━━ Input for this task ━━

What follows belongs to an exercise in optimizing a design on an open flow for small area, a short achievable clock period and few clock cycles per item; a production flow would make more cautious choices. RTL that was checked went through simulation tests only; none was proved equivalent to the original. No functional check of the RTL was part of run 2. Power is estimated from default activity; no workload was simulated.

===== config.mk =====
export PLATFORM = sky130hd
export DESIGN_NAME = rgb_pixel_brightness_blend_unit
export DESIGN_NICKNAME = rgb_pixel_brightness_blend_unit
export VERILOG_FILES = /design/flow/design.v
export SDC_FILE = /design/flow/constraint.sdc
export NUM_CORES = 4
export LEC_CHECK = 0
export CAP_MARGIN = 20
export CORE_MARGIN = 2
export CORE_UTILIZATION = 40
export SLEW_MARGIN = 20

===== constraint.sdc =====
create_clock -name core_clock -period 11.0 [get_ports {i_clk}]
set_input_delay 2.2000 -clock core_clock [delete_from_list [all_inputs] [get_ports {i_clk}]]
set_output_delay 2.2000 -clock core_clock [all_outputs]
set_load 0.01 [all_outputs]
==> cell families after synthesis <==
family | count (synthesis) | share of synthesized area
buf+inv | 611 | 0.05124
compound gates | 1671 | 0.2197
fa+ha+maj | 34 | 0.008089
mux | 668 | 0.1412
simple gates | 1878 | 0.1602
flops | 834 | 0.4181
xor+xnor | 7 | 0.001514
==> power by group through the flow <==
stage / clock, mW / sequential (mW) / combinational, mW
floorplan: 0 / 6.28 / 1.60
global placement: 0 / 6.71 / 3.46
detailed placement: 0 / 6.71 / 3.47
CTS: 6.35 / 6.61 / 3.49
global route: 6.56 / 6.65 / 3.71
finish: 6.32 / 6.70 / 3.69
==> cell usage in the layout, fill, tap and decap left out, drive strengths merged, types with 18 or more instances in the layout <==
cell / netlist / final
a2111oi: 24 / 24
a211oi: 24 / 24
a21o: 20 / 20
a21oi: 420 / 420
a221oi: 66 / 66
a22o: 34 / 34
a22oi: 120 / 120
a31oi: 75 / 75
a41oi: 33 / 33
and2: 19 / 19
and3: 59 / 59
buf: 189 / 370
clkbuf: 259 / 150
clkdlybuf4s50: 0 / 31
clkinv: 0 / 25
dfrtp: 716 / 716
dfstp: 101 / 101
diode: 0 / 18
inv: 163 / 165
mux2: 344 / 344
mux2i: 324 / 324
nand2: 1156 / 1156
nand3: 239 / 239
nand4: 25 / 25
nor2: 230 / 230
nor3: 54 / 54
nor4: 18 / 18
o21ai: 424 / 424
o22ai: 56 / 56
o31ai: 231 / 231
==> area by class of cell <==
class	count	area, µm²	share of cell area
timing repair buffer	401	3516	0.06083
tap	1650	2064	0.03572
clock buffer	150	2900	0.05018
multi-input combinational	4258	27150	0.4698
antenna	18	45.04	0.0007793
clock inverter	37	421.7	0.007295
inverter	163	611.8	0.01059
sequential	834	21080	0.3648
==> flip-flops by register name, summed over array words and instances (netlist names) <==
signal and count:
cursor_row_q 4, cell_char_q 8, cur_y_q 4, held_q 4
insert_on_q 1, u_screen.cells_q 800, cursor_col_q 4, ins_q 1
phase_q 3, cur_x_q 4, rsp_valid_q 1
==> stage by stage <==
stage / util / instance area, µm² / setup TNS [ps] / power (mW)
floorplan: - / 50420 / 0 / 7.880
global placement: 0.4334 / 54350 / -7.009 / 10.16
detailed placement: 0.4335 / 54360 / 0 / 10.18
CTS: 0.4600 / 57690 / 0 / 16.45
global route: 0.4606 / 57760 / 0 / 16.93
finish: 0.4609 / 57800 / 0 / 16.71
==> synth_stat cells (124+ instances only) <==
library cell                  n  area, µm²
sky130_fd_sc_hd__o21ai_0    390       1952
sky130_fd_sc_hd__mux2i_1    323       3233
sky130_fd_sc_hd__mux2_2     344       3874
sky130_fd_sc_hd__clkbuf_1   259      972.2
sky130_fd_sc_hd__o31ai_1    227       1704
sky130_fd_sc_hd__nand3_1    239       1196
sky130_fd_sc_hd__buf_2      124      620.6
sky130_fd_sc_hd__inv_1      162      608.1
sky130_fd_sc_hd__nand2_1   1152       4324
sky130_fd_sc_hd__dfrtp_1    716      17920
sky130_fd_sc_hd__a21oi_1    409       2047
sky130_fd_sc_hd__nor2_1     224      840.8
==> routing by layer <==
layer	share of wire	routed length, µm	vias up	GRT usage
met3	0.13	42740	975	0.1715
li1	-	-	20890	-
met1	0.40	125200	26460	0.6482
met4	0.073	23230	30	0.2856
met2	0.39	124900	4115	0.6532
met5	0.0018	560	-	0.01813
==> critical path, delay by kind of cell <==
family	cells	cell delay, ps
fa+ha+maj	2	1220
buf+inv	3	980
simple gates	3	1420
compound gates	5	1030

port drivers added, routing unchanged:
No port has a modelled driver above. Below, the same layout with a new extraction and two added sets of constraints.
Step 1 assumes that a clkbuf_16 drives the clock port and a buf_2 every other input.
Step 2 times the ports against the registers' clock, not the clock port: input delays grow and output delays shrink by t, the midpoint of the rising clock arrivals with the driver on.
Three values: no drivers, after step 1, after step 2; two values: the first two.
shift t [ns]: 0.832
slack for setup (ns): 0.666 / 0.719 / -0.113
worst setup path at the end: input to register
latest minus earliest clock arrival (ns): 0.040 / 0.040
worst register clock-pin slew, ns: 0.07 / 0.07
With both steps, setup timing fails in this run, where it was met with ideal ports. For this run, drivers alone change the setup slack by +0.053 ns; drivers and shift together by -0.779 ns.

━━━

Exercise prompt: Filter the records above down to the lines that hold the string "with".

Answer to the problem:
==> cell usage in the layout, fill, tap and decap left out, drive strengths merged, types with 18 or more instances in the layout <==
No port has a modelled driver above. Below, the same layout with a new extraction and two added sets of constraints.
Step 2 times the ports against the registers' clock, not the clock port: input delays grow and output delays shrink by t, the midpoint of the rising clock arrivals with the driver on.
With both steps, setup timing fails in this run, where it was met with ideal ports. For this run, drivers alone change the setup slack by +0.053 ns; drivers and shift together by -0.779 ns.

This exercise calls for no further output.